Right now, the predictive distribution of GPs is sampled using sample_ppc, since the conditional distribution is known given the samples from the gp. This is kind of awkward, and not done for other PyMC3 models. It’s awkward because the .conditional distribution has to be added to the model after the inference step, e.g.

with pm.Model() as marginal_gp_model:
    cov_func = pm.gp.cov.ExpQuad(1, lengthscales=1.0)
    gp = pm.gp.Marginal(cov_func=cov_func)
    sigma = pm.HalfNormal("sigma", sd=5)
    y_ = gp.marginal_likelihood("y", X=X, y=y, noise=sigma)

# inference step here
with model:
    trace = pm.sample(1000)

# then add conditional to model
with model:
    f_star = gp.conditional("f_star", Xnew=Xnew)

# then sample without NUTS using sample_ppc
with model:
    pred_samples = pm.sample_ppc(trace, vars=[f_star])

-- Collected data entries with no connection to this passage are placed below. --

--- src/rtl/dcc_wave_gen.sv ---
module dcc_wave_gen #(
  parameter int CLK_HZ  = 100_000_000,
  parameter int TICK_US = 58
) (
  input  logic clk_i,
  input  logic rst_ni,
  input  logic en_i,
  input  logic bit_i,
  output logic bit_req_o,
  output logic track_o
);
  localparam int TICK_CYC_RAW = (CLK_HZ / 1_000_000) * TICK_US;
  // capture must land before the deciding tick
  localparam int TICK_CYC = (TICK_CYC_RAW < 2) ? 2 : TICK_CYC_RAW;

  logic tick;
  logic level;
  logic req;
  logic cur_bit;

  dcc_tick_div #(.TICK_CYC(TICK_CYC)) u_div (
    .clk_i  (clk_i),
    .rst_ni (rst_ni),
    .tick_o (tick)
  );

  dcc_phase_fsm u_fsm (
    .clk_i     (clk_i),
    .rst_ni    (rst_ni),
    .tick_i    (tick),
    .cur_bit_i (cur_bit),
    .level_o   (level),
    .req_o     (req)
  );

  dcc_bit_latch u_latch (
    .clk_i     (clk_i),
    .rst_ni    (rst_ni),
    .req_i     (req),
    .bit_i     (bit_i),
    .cur_bit_o (cur_bit)
  );

  assign bit_req_o = req;
  assign track_o   = level & en_i;

  AST_REQ_AT_RISE: assert property (@(posedge clk_i) disable iff (!rst_ni)
    bit_req_o |-> level);
endmodule

--- config.mk ---
export PLATFORM = sky130hd
export DESIGN_NAME = dcc_wave_gen
export DESIGN_NICKNAME = d
export VERILOG_FILES = /design/src/rtl/dcc_wave_pkg.sv /design/src/rtl/dcc_tick_div.sv /design/src/rtl/dcc_bit_latch.sv /design/src/rtl/dcc_phase_fsm.sv /design/src/rtl/dcc_wave_gen.sv
export SDC_FILE = /design/constraint.sdc
export NUM_CORES = 1
export LEC_CHECK = 0
export BUFFER_PORTS_ARGS = -buffer_cell sky130_fd_sc_hd__buf_2
export CAP_MARGIN = 20
export CORE_MARGIN = 2
export CORE_UTILIZATION = 40
export CTS_CLUSTER_SIZE = 40
export DETAILED_ROUTE_END_ITERATION = 10
export PLACE_DENSITY = 0.66
export RECOVER_POWER = 25
export SYNTH_ARGS = -nofsm -noshare
export SYNTH_HDL_FRONTEND = slang
export SYNTH_SLANG_ARGS = --single-unit
--- constraint.sdc ---
create_clock -name clk_i -period 3.6 [get_ports clk_i]
set_input_delay 0.18 -clock clk_i [delete_from_list [all_inputs] [get_ports clk_i]]
set_output_delay 0.18 -clock clk_i [all_outputs]
set_load 0.05 [all_outputs]
File: config.mk
export PLATFORM = sky130hd
export DESIGN_NAME = scanline_irq_counter
export DESIGN_NICKNAME = d
export VERILOG_FILES = /design/src/rtl/scanline_irq_pkg.sv /design/src/rtl/a12_rise_filter.sv /design/src/rtl/irq_reg_decode.sv /design/src/rtl/irq_count_fsm.sv /design/src/rtl/scanline_irq_counter.sv
export SDC_FILE = /design/constraint.sdc
export NUM_CORES = 1
export LEC_CHECK = 0
export BUFFER_PORTS_ARGS = -buffer_cell sky130_fd_sc_hd__buf_2
export CAP_MARGIN = 20
export CELL_PAD_IN_SITES_DETAIL_PLACEMENT = 1
export CELL_PAD_IN_SITES_GLOBAL_PLACEMENT = 1
export CORE_UTILIZATION = 36
export CTS_CLUSTER_SIZE = 10
export DETAILED_ROUTE_END_ITERATION = 6
export PLACE_DENSITY = 0.8
export SYNTH_ARGS = -nofsm -noshare
export SYNTH_HDL_FRONTEND = slang
export SYNTH_HIERARCHICAL = 1
export SYNTH_SLANG_ARGS = --single-unit
export TNS_END_PERCENT = 1
File: constraint.sdc
create_clock -name clk -period 2.1 [get_ports clk]
set_clock_uncertainty 0.05 [all_clocks]
set_input_delay 0.105 -clock clk [delete_from_list [all_inputs] [get_ports clk]]
set_output_delay 0.105 -clock clk [all_outputs]
set_load 0.02 [all_outputs]
File: src/rtl/scanline_irq_pkg.sv
package scanline_irq_pkg;

    // Enable and pending flags, kept as one state.
    typedef enum logic [1:0] {
        ST_IDLE       = 2'b00,
        ST_ARMED      = 2'b01,
        ST_FIRED      = 2'b10,
        ST_ARMED_PEND = 2'b11
    } irq_state_e;

    // Decoded CPU register action.
    typedef enum logic [2:0] {
        OP_NONE  = 3'd0,
        OP_ACK   = 3'd1,
        OP_ARM   = 3'd2,
        OP_LOAD  = 3'd3,
        OP_OTHER = 3'd4
    } reg_op_e;

endpackage

File: src/rtl/a12_rise_filter.sv
module a12_rise_filter #(
    parameter int LOW_TICKS = 3
) (
    input  logic clk,
    input  logic rst_n,
    input  logic a12,
    input  logic tick,
    output logic rise
);
    localparam int CW = $clog2(LOW_TICKS + 1);
    localparam logic [CW-1:0] LOW_MAX = CW'(LOW_TICKS);

    logic          a12_q;
    logic [CW-1:0] low_cnt;

    always_ff @(posedge clk or negedge rst_n) begin
        if (!rst_n) begin
            a12_q   <= 1'b0;
            low_cnt <= '0;
        end else begin
            a12_q <= a12;
            if (a12) begin
                low_cnt <= '0;
            end else if (tick && (low_cnt != LOW_MAX)) begin
                low_cnt <= low_cnt + 1'b1;
            end
        end
    end

    // A low-to-high step counts only after a long enough low phase.
    always_comb begin
        rise = a12 && !a12_q && (low_cnt >= LOW_MAX);
    end

endmodule

File: src/rtl/irq_reg_decode.sv
module irq_reg_decode
    import scanline_irq_pkg::*;
#(
    parameter int         ADDR_W   = 16,
    parameter logic [3:0] PAGE     = 4'hC,
    parameter logic [2:0] ACK_SEL  = 3'd2,
    parameter logic [2:0] ARM_SEL  = 3'd3,
    parameter logic [2:0] LOAD_SEL = 3'd5
) (
    input  logic [ADDR_W-1:0] cpu_addr,
    input  logic              cpu_we,
    output reg_op_e           op
);
    logic       page_hit;
    logic [2:0] sel;

    always_comb begin
        page_hit = cpu_we && (cpu_addr[ADDR_W-1 -: 4] == PAGE);
        sel      = cpu_addr[2:0];
        if (!page_hit) begin
            op = OP_NONE;
        end else if (sel == ACK_SEL) begin
            op = OP_ACK;
        end else if (sel == ARM_SEL) begin
            op = OP_ARM;
        end else if (sel == LOAD_SEL) begin
            op = OP_LOAD;
        end else begin
            op = OP_OTHER;
        end
    end

endmodule

File: src/rtl/irq_count_fsm.sv
module irq_count_fsm
    import scanline_irq_pkg::*;
#(
    parameter int CNT_W = 8
) (
    input  logic             clk,
    input  logic             rst_n,
    input  reg_op_e          op,
    input  logic [CNT_W-1:0] wr_data,
    input  logic             rise,
    output logic [CNT_W-1:0] cnt,
    output logic             armed,
    output logic             pending
);
    irq_state_e       state_q, state_d;
    logic [CNT_W-1:0] cnt_q, cnt_d;
    logic             edge_ok;
    logic             is_armed;
    logic             fire_now;

    // State register.
    always_ff @(posedge clk or negedge rst_n) begin
        if (!rst_n) begin
            state_q <= ST_IDLE;
            cnt_q   <= '0;
        end else begin
            state_q <= state_d;
            cnt_q   <= cnt_d;
        end
    end

    // Next state and next count.
    always_comb begin
        // A register write in the same cycle wins over the rise.
        edge_ok  = rise && (op == OP_NONE);
        is_armed = (state_q == ST_ARMED) || (state_q == ST_ARMED_PEND);
        fire_now = (cnt_q == CNT_W'(0)) || (cnt_q == CNT_W'(1));
        state_d  = state_q;
        cnt_d    = cnt_q;

        unique case (state_q)
            ST_IDLE: begin
                if (op == OP_ARM) state_d = ST_ARMED;
            end
            ST_ARMED: begin
                if (op == OP_ACK)               state_d = ST_IDLE;
                else if (edge_ok && fire_now)   state_d = ST_FIRED;
            end
            ST_FIRED: begin
                if (op == OP_ACK)               state_d = ST_IDLE;
                else if (op == OP_ARM)          state_d = ST_ARMED_PEND;
            end
            ST_ARMED_PEND: begin
                if (op == OP_ACK)               state_d = ST_IDLE;
                else if (edge_ok && fire_now)   state_d = ST_FIRED;
            end
        endcase

        if (op == OP_LOAD) begin
            cnt_d = wr_data;
        end else if (edge_ok && is_armed && (cnt_q != CNT_W'(0))) begin
            cnt_d = cnt_q - 1'b1;
        end
    end

    // Outputs decoded from the state.
    always_comb begin
        unique case (state_q)
            ST_IDLE:       begin armed = 1'b0; pending = 1'b0; end
            ST_ARMED:      begin armed = 1'b1; pending = 1'b0; end
            ST_FIRED:      begin armed = 1'b0; pending = 1'b1; end
            ST_ARMED_PEND: begin armed = 1'b1; pending = 1'b1; end
        endcase
        cnt = cnt_q;
    end

endmodule

File: src/rtl/scanline_irq_counter.sv
module scanline_irq_counter
    import scanline_irq_pkg::*;
#(
    parameter int         ADDR_W    = 16,
    parameter int         DATA_W    = 8,
    parameter int         CNT_W     = 8,
    parameter int         LOW_TICKS = 3,
    parameter logic [3:0] PAGE      = 4'hC
) (
    input  logic              clk,
    input  logic              rst_n,
    input  logic [ADDR_W-1:0] cpu_addr,
    input  logic [DATA_W-1:0] cpu_data,
    input  logic              cpu_we,
    input  logic              cpu_tick,
    input  logic              ppu_a12,
    output logic              irq
);
    reg_op_e          op;
    logic             rise;
    logic [CNT_W-1:0] cnt_q;
    logic             armed;
    logic             pending;

    a12_rise_filter #(
        .LOW_TICKS(LOW_TICKS)
    ) u_filter (
        .clk  (clk),
        .rst_n(rst_n),
        .a12  (ppu_a12),
        .tick (cpu_tick),
        .rise (rise)
    );

    irq_reg_decode #(
        .ADDR_W(ADDR_W),
        .PAGE  (PAGE)
    ) u_decode (
        .cpu_addr(cpu_addr),
        .cpu_we  (cpu_we),
        .op      (op)
    );

    irq_count_fsm #(
        .CNT_W(CNT_W)
    ) u_fsm (
        .clk    (clk),
        .rst_n  (rst_n),
        .op     (op),
        .wr_data(cpu_data[CNT_W-1:0]),
        .rise   (rise),
        .cnt    (cnt_q),
        .armed  (armed),
        .pending(pending)
    );

    assign irq = pending;

endmodule

==> flow_metrics.tcl <==
set metrics [dict create \
    setup_viol 0 \
    die_w_um 52.2 \
    grt_use_total_pct 19.7 \
    hold_viol_final 0 \
    start_util_pct 39.5 \
    first_iter_violations 15 \
    ys.warnings.count 6 \
    cts.clk_slew.worst_paths_ps 90 \
    hp-class "input port to flop" \
    min_period_ps 1980 \
    worstSkewPairLatency_ps 280 \
    syn-num-nets 132 \
    cp.required_ps 2220 \
    max_freq_mhz 505 \
    portBuffers 20 \
    setup.worst_path.class "flop to flop" \
    ant_nets 0 \
    synth_cells 99 \
    rsz0062_at_grt "true" \
    cts-root-buf "clkbuf_4" \
    grt_max_degree 14 \
    synth_area_um2 908 \
    path_buf_inv 1 \
    cellPowerDensity_nw_per_um2 446 \
    grt_pass1_vias 883 \
    cts_num_sinks 13 \
    grt_pass1_wl_um 3930 \
    cts_post_setup_buffers_inserted 0 \
    fin_crit_sh_pct 94.3 \
    avgSynthCellArea_um2 9.18 \
    status "finished clean" \
    cts_tree "yes" \
    critPathMaxFanout 4 \
    tightestPinTransition_ps 384 \
    crit_path_end_kind "flop" \
    areaGrowthSynthToFinish_pct 29.9 \
    crit_path_start_kind "flop" \
    wl_per_cell_um 14.4 \
    fin_tns_setup_ps 0 \
    die_area_um2 2730 \
    drc 0 \
    dr.pass1.iters 4 \
    antenna_found_initial 0 \
    finalHoldWorstSlack_ps 23.2 \
    fp.coreArea_um2 2300 \
    route.final.wire_length_um 2320 \
    final_nets 167 \
    cts_buffers 3 \
    fp.dieH_um 52.2 \
    drt-vias-per-instance 5.40 \
    drive_gt1_share_pct 33.1 \
    p_leak_nw 0.535 \
    slowest_delay_ps 420 \
    peakVddDrop_v 0.000377 \
    drv_slew 0 \
    utilization_pct 51.4 \
    maxCapViolCount 0 \
    worstPathCellList "inv_2 > ha_2 > or2b_2 > o311a_4 > or2_0 > a22o_1" \
    n_antenna_cell 0 \
    crit_family "compound AO/OA/AOI/OAI gates" \
    row_count 17 \
    place_hpwl_um 1850 \
    num_vias 869 \
    cp_slowest_cell "dfrtp_1" \
    slew_headroom_pct 74.1 \
    ctsHtreeMaxLevel 1 \
    critPathArrivalTime_ps 2090 \
    place_congestion 0.758 \
    pin_count 30 \
    cts_max_path_buffers 2 \
    grt-ovfl-total 0 \
]
final cells by class:
class / instances / area (um2)
fillers: 286 / 1120
multi-input cells: 79 / 568
flip-flops and latches: 13 / 325
repair buffers: 33 / 210
well taps: 28 / 35.0
clock buffers: 4 / 26.3
inverters: 4 / 15.0
worst min-delay path, cell delays in order:
cell	delay, ps
buf_2	80
nor2_1	40
a21oi_1	100
stage by stage:
step	instances	setup WS [ps]	power, mW	area [um2]
after floorplan	99	80.5	0.326	908
after global placement	152	137	0.360	1090
after detailed placement	152	99.7	0.366	1090
after CTS	160	76.2	0.535	1160
after global routing	161	-10.5	0.566	1180
final	161	120	0.527	1180
sequential cells by signal, summed over array words and instances (netlist names):
signal and flops:
u_fsm/state_q 2, u_filter/a12_q 1, u_filter/low_cnt 2, u_fsm/cnt 8
where the power goes:
group          switching (mW)  internal (mW)
clock network          0.0845         0.0736
logic                  0.0392         0.0493
registers              0.0133          0.267
total                   0.137          0.390
cells in the final DEF (no fill, tap or decap), drive strengths merged, types with 2 or more instances in the layout:
| cell type | count |
|---|---|
| xnor2 | 2 |
| nand2b | 2 |
| ha | 4 |
| nor3 | 3 |
| nor2 | 14 |
| nor2b | 3 |
| dfrtp | 13 |
| nor4b | 2 |
| nand4b | 2 |
| buf | 28 |
| dlygate4sd3 | 5 |
| or3 | 2 |
| a21oi | 4 |
| a31oi | 3 |
| or2 | 2 |
| clkbuf | 4 |
| nand3 | 3 |
| o21ai | 7 |
| inv | 4 |
| and3b | 2 |
| nand2 | 4 |
worst paths after layout:
check | from | endpoint | slack (ps) | depth (start not counted)
hold reg to reg | u_fsm/state_q[1]$_DFFE_PN0P_ | u_fsm/state_q[1]$_DFFE_PN0P_ | 500 | 1
max in group asynchronous | rst_n | u_filter/low_cnt[0]$_DFFE_PN0P_ | 1570 | 2
min in group asynchronous | rst_n | u_fsm/cnt[5]$_DFFE_PN0P_ | 190 | 2
setup reg to reg | u_fsm/cnt[1]$_DFFE_PN0P_ | u_fsm/cnt[1]$_DFFE_PN0P_ | 120 | 6
hold / removal | cpu_data[5] | u_fsm/cnt[5]$_DFFE_PN0P_ | 20 | 3
setup / recovery | u_fsm/cnt[1]$_DFFE_PN0P_ | u_fsm/cnt[1]$_DFFE_PN0P_ | 120 | 6
timing repair:
item,in CTS,in global routing
setup endpoints to repair,0,3
resized for setup,0,4
hold buffers,4,1
hold endpoints to repair,16,1
metal layers:
layer | track usage [%] | vias to the layer above | routed length (um)
met1 | 25.6 | 422 | 1120
met5 | 0 | - | 0
met3 | 6.09 | 0 | 72
met4 | 1.32 | 0 | 0
li1 | - | 433 | -
met2 | 33.5 | 14 | 1120
No activity file was read; power rests on OpenSTA's default activity.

I’ve been trying to think of more PyMC3-ic ways to do this, without sampling the conditional using NUTS, which greatly slows down inference. Here are some thoughts:

  • Use an empty shared variable for Xnew, such that the covariance matrix of conditional will be empty. This errors of course. It would work kind of like how prediction with regression models works.
  • A Gibbs step method, so that .conditional is sampled directly, or a step method that just skips the .conditional RV when it is assigned to it.

Sampling from the GP conditional can be really slow, so its good to be able to completely skip it while NUTS is run. Any ideas or preferences? Or is it fine how it is?

Agree that conditional should be separate from inference. I am always a bit vary of putting prediction node into PyMC3 model, even when they are completely conditional the logp still add to the model logp sometimes.

I think an empty shared variable might be the most PyMC3-ic. The Gibbs step could potentially work as well, however, we might need a specific step method for sampling from the conditional. Overall tho, I actually like adding additional node to do sample_ppc after inference (I saw you doing it and use it myself almost immediately in couple of my problems), and it works pretty well (also it reduce the trace).